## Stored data
######

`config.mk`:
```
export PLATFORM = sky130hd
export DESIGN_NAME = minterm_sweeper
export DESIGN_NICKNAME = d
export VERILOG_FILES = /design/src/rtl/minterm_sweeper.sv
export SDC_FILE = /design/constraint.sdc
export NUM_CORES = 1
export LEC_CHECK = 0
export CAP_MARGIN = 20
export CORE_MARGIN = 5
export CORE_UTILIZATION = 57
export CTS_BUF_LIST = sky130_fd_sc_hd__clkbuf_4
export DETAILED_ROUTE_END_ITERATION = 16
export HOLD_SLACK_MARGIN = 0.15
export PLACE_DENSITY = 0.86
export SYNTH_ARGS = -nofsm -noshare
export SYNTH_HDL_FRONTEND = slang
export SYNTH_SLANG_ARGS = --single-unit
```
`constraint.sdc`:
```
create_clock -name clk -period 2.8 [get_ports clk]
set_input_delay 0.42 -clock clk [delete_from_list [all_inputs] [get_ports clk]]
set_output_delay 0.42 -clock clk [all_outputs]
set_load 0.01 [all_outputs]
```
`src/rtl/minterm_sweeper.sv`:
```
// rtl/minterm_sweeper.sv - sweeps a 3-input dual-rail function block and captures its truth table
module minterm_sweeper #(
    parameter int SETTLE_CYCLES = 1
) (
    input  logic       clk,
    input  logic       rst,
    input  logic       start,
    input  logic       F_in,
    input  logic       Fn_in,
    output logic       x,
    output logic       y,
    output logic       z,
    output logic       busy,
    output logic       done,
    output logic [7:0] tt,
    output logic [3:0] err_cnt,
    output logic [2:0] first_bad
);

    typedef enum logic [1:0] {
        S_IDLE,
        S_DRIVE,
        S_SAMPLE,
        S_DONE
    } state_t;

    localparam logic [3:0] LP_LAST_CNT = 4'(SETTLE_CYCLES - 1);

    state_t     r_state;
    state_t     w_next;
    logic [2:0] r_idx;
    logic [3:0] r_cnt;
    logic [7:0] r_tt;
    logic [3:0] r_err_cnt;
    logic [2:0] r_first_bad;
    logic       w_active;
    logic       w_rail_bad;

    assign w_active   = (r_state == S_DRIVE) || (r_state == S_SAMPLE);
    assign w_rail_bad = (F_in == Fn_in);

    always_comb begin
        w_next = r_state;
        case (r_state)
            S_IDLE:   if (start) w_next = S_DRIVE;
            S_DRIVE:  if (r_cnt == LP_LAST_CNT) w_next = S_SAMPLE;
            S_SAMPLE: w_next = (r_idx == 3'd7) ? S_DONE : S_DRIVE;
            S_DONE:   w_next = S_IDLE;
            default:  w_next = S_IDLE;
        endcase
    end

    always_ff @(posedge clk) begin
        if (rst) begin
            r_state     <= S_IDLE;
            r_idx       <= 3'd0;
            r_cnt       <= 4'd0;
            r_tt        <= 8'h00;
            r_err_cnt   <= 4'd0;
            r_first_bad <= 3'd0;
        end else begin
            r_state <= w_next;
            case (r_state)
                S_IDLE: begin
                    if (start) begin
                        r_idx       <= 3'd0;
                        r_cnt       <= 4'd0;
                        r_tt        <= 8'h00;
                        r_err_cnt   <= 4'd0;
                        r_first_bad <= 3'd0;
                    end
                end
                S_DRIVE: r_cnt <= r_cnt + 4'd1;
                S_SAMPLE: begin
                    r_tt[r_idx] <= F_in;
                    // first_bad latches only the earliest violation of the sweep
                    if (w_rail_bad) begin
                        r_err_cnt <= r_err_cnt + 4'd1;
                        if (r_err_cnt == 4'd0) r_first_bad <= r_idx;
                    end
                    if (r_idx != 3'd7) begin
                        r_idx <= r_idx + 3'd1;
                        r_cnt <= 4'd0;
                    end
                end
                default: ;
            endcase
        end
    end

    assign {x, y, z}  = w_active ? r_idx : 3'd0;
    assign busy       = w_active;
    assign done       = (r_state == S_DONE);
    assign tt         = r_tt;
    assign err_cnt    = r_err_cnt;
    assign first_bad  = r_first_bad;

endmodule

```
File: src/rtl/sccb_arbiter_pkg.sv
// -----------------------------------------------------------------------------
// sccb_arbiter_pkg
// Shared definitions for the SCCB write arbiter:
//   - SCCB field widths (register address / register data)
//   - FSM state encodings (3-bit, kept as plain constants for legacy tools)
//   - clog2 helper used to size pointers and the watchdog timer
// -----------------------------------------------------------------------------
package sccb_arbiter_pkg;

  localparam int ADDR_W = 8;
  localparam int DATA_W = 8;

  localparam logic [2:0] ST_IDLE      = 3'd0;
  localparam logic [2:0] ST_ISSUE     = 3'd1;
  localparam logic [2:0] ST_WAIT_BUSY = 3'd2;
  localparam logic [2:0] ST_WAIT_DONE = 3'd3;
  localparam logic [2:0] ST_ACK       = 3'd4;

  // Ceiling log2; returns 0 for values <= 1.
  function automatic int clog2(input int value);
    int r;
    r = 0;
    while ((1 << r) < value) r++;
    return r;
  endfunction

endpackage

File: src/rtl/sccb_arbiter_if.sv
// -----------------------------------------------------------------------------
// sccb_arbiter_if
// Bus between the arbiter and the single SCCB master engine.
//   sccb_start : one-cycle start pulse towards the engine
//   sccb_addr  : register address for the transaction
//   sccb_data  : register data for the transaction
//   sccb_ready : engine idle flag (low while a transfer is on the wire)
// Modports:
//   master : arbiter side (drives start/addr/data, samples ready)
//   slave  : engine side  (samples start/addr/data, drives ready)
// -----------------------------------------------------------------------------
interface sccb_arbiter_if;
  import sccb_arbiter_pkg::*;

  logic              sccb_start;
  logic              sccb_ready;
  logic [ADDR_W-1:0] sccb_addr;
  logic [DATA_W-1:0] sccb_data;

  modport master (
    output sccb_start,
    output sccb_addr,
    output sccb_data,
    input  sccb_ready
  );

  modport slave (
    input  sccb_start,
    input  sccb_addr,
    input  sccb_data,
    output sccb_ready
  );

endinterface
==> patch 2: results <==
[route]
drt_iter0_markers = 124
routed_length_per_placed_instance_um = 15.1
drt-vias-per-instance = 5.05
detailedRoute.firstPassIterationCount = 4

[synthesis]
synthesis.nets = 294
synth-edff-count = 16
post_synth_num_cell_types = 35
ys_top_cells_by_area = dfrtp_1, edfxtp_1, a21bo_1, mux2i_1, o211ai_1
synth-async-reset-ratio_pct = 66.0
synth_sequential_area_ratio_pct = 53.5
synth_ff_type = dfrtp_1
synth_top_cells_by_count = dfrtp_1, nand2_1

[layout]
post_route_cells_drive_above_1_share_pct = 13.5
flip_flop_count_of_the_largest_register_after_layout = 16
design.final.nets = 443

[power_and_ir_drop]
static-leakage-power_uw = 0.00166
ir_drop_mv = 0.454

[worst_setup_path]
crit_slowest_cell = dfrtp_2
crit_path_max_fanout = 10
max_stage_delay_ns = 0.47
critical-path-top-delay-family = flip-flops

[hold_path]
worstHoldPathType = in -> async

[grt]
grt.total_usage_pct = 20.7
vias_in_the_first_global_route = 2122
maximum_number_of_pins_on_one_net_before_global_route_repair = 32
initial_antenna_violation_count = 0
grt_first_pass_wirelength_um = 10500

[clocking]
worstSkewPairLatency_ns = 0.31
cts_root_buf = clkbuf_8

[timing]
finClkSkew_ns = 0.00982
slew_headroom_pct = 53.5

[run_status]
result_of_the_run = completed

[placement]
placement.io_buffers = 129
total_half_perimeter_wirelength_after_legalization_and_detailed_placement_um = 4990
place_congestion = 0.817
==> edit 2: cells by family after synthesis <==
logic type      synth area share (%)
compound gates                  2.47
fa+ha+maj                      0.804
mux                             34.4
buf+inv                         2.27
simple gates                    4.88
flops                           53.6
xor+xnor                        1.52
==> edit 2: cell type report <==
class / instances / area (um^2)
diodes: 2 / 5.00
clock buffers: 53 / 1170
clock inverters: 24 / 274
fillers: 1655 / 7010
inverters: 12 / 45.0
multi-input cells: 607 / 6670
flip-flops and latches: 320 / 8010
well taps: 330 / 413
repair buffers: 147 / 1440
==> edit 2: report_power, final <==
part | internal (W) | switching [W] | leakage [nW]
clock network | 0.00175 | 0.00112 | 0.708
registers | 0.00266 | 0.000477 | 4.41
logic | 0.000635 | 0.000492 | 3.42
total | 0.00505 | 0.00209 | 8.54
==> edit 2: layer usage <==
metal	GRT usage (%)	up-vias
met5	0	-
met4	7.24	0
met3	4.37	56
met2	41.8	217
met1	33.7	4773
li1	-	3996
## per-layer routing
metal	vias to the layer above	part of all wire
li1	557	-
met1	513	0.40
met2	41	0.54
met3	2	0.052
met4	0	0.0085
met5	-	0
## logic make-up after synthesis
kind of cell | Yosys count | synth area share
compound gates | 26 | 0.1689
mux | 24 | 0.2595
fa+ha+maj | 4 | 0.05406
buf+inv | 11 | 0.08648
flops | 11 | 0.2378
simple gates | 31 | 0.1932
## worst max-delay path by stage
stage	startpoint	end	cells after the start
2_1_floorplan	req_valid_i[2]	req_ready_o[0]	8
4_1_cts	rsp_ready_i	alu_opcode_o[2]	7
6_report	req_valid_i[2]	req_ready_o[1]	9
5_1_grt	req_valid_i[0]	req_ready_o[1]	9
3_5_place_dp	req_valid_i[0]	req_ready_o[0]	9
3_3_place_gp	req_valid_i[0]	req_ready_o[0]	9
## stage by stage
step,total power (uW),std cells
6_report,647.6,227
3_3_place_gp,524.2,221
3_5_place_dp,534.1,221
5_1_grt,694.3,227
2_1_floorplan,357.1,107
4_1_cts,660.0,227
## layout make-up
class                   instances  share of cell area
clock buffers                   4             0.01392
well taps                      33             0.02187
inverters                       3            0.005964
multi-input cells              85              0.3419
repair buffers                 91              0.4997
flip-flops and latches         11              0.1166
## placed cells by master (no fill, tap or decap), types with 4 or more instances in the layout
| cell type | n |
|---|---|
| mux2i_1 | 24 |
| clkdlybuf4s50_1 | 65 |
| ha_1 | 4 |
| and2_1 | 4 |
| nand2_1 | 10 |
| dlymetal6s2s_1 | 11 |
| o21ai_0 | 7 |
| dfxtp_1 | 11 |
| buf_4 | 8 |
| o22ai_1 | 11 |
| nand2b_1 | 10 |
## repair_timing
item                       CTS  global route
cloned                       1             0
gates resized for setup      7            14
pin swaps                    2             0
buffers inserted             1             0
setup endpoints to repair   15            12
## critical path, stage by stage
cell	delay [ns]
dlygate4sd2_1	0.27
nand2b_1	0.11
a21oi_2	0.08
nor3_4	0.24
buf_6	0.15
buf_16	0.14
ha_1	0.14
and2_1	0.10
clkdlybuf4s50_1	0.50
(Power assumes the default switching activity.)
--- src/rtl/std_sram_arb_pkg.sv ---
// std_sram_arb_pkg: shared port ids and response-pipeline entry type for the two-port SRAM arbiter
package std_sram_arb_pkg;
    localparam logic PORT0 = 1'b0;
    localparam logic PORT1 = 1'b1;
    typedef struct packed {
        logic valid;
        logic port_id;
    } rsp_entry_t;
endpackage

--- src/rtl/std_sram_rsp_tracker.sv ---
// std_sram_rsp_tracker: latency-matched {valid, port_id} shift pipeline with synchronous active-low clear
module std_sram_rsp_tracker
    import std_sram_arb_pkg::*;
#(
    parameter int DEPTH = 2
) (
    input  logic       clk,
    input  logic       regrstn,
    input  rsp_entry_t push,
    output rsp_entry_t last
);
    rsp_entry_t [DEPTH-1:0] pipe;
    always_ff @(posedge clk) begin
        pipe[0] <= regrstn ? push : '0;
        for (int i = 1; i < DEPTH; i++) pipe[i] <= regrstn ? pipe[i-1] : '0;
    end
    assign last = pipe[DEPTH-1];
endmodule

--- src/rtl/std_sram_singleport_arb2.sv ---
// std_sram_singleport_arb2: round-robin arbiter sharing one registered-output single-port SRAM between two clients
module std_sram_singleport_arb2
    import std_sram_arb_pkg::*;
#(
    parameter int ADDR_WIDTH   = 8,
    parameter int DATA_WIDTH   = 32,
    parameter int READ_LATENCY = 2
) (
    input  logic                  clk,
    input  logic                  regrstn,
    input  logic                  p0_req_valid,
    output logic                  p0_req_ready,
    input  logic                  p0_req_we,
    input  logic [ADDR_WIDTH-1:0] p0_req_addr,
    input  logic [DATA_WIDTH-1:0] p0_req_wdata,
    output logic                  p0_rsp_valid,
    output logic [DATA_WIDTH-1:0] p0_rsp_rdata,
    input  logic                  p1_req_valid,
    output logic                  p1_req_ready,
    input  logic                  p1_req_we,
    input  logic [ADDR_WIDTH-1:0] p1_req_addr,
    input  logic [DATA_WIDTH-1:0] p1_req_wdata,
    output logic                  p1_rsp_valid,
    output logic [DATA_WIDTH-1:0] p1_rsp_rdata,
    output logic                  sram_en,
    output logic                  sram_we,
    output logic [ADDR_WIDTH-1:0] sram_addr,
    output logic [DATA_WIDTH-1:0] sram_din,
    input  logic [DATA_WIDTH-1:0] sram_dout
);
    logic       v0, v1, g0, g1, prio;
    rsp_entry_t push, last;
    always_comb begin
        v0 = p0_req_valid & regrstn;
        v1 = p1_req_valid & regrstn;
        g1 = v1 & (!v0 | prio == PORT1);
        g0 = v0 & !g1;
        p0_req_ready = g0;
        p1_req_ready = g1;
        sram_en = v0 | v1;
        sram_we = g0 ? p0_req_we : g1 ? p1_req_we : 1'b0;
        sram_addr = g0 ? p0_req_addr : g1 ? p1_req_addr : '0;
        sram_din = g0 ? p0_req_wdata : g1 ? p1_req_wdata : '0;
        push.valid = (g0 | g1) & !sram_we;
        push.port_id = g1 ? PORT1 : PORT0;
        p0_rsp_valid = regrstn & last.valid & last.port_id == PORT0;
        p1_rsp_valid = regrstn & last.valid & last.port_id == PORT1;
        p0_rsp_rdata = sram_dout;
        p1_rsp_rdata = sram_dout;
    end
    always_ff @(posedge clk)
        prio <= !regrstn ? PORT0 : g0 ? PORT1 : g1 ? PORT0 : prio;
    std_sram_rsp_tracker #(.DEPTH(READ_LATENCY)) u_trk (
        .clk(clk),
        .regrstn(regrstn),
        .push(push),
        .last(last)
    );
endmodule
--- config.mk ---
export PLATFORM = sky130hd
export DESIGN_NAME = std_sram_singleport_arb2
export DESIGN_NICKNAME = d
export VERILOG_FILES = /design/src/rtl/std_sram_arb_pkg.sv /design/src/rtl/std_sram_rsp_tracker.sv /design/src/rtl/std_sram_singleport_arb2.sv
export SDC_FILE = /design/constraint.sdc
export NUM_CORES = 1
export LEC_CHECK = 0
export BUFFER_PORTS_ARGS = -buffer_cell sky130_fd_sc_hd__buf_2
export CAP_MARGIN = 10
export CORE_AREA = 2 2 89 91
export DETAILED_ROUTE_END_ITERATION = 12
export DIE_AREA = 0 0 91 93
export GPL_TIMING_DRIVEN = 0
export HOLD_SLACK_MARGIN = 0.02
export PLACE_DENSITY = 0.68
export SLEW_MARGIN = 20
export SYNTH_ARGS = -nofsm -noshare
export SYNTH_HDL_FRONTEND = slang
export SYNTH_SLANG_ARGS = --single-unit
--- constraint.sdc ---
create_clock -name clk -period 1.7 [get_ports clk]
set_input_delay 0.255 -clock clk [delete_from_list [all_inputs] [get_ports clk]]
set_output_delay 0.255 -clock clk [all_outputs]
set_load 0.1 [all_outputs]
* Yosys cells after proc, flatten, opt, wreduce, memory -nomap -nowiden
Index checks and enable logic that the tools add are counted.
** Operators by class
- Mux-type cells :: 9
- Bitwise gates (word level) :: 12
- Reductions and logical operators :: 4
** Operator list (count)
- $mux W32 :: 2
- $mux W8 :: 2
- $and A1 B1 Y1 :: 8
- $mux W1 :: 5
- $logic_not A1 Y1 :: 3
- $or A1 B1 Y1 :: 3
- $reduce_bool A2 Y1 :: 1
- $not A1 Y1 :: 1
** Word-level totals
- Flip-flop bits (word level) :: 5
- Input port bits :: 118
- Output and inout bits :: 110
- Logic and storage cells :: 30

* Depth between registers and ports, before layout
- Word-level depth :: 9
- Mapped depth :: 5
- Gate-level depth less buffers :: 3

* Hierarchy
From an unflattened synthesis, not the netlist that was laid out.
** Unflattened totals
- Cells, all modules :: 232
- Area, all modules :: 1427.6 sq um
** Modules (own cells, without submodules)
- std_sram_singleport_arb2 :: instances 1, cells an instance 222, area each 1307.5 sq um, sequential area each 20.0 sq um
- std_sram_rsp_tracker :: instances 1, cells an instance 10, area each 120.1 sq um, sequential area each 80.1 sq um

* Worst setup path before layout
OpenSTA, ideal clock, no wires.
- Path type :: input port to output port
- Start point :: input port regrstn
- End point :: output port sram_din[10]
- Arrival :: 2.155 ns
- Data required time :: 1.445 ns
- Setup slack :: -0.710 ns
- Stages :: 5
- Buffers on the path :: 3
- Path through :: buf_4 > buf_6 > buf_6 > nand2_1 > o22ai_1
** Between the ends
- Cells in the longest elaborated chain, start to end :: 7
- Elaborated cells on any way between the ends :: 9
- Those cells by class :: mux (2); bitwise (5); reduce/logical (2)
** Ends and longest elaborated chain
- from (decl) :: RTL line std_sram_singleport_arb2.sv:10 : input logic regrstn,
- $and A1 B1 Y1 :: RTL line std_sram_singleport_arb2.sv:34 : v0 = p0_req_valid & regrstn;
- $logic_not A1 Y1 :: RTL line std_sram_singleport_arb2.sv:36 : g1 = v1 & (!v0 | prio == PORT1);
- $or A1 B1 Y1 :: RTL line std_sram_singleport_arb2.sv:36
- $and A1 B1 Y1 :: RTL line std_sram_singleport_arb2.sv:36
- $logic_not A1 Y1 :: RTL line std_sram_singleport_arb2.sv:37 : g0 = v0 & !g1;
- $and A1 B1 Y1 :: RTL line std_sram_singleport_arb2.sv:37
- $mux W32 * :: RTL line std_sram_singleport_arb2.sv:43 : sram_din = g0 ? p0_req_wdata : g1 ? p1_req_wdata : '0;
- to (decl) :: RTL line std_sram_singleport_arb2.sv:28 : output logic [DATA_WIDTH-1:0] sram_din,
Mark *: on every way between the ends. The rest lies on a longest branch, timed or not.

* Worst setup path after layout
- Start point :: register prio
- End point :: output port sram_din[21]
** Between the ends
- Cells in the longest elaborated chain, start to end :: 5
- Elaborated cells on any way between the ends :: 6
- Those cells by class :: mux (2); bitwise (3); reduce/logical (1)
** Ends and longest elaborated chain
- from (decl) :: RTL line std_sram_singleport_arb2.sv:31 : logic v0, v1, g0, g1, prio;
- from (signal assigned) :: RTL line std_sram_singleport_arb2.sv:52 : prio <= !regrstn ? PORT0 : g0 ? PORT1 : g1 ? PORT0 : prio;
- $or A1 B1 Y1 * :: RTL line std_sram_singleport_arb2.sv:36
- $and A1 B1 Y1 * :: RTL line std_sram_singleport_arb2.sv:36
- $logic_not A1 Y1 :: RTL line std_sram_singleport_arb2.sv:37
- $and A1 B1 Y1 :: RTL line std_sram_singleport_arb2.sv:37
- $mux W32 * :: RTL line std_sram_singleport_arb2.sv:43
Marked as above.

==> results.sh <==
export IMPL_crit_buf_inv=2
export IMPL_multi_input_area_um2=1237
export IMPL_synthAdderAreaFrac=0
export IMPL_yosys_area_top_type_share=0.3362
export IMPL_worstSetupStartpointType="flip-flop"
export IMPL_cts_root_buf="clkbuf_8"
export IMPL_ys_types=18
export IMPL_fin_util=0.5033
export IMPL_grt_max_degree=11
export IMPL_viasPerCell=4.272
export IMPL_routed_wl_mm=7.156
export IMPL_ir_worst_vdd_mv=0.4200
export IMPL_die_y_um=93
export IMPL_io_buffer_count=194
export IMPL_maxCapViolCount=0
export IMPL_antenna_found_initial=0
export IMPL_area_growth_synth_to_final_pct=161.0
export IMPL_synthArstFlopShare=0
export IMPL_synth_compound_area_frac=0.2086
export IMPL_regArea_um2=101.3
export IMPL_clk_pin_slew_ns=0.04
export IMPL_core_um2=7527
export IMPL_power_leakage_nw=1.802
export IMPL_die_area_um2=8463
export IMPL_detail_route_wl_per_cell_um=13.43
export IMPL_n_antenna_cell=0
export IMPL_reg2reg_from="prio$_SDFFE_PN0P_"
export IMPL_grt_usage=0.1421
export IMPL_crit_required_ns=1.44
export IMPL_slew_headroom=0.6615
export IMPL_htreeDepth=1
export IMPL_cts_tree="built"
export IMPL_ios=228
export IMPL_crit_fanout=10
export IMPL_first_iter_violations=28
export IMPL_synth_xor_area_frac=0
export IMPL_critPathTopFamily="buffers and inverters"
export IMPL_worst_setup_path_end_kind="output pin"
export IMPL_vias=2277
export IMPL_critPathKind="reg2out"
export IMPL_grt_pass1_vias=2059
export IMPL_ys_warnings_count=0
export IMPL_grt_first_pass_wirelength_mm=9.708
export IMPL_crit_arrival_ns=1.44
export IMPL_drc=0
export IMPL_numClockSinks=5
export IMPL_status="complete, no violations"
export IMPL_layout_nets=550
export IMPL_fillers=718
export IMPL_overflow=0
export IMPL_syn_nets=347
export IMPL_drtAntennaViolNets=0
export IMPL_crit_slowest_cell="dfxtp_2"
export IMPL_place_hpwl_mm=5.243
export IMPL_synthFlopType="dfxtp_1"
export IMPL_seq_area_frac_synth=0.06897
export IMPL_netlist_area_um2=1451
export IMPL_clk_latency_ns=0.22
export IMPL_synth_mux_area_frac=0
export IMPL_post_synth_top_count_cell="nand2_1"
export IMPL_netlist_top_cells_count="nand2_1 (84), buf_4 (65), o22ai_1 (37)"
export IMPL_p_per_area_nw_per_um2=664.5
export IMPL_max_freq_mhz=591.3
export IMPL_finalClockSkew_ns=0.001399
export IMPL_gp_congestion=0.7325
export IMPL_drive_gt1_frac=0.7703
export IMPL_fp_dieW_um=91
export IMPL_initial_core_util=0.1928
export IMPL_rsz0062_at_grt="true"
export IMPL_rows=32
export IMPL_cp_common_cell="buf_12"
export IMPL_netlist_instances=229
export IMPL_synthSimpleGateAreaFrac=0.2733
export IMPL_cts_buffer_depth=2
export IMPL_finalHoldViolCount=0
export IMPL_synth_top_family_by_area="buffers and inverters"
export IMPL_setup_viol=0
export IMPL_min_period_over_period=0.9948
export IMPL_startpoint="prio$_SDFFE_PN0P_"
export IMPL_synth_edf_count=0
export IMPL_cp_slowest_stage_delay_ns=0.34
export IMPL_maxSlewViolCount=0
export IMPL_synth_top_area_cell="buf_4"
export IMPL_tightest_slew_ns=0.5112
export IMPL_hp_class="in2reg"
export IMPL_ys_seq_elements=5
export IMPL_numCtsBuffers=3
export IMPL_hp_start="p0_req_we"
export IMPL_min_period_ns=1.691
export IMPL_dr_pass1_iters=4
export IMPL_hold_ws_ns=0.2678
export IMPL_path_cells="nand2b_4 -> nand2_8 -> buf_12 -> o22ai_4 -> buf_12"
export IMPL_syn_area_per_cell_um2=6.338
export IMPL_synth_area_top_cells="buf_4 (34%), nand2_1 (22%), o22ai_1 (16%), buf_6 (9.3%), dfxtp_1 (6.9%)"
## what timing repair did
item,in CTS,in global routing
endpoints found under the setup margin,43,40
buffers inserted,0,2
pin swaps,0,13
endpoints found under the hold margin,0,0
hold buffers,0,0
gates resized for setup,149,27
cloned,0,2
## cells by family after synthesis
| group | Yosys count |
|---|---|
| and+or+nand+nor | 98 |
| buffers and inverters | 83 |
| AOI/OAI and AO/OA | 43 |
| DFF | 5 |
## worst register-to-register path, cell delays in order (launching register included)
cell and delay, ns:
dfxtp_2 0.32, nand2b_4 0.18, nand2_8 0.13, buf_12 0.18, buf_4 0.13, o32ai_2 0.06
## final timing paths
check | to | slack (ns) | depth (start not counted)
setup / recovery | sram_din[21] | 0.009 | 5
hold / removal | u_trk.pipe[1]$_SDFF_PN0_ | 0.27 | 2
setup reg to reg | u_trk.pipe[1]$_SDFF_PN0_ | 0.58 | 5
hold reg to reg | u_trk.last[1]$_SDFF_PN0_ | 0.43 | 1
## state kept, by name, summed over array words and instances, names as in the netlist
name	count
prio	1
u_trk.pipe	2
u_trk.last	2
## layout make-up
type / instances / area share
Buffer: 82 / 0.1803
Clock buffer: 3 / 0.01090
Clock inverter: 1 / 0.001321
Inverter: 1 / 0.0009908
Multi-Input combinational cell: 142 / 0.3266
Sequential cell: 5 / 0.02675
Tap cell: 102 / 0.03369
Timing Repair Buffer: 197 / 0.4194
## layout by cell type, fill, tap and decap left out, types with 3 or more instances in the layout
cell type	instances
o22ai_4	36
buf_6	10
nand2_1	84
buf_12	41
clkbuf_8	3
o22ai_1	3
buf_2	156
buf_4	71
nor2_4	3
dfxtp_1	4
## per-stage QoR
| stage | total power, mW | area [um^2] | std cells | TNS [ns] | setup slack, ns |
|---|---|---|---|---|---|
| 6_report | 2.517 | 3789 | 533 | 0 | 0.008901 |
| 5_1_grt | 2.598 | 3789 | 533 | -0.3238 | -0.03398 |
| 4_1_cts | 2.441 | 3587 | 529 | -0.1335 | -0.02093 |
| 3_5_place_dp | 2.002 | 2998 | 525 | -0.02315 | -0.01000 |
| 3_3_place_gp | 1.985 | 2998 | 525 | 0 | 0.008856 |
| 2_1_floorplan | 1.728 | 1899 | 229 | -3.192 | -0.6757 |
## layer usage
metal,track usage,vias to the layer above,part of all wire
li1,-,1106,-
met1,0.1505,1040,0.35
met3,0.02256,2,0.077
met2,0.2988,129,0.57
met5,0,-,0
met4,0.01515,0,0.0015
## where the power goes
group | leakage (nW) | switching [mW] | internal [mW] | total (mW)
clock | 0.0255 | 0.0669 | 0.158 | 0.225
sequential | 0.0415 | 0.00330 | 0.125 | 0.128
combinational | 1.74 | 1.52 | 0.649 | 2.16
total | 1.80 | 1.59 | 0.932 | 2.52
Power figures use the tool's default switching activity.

######

## WHAT THE TASK REQUIRES
Keeping every character as it is, restate the lines above that run from the line with "synth_ff_type = dfrtp_1" through the line with "initial_antenna_violation_count = 0", both included, and nothing else.

## RESPONSE AREA
synth_ff_type = dfrtp_1
synth_top_cells_by_count = dfrtp_1, nand2_1

[layout]
post_route_cells_drive_above_1_share_pct = 13.5
flip_flop_count_of_the_largest_register_after_layout = 16
design.final.nets = 443

[power_and_ir_drop]
static-leakage-power_uw = 0.00166
ir_drop_mv = 0.454

[worst_setup_path]
crit_slowest_cell = dfrtp_2
crit_path_max_fanout = 10
max_stage_delay_ns = 0.47
critical-path-top-delay-family = flip-flops

[hold_path]
worstHoldPathType = in -> async

[grt]
grt.total_usage_pct = 20.7
vias_in_the_first_global_route = 2122
maximum_number_of_pins_on_one_net_before_global_route_repair = 32
initial_antenna_violation_count = 0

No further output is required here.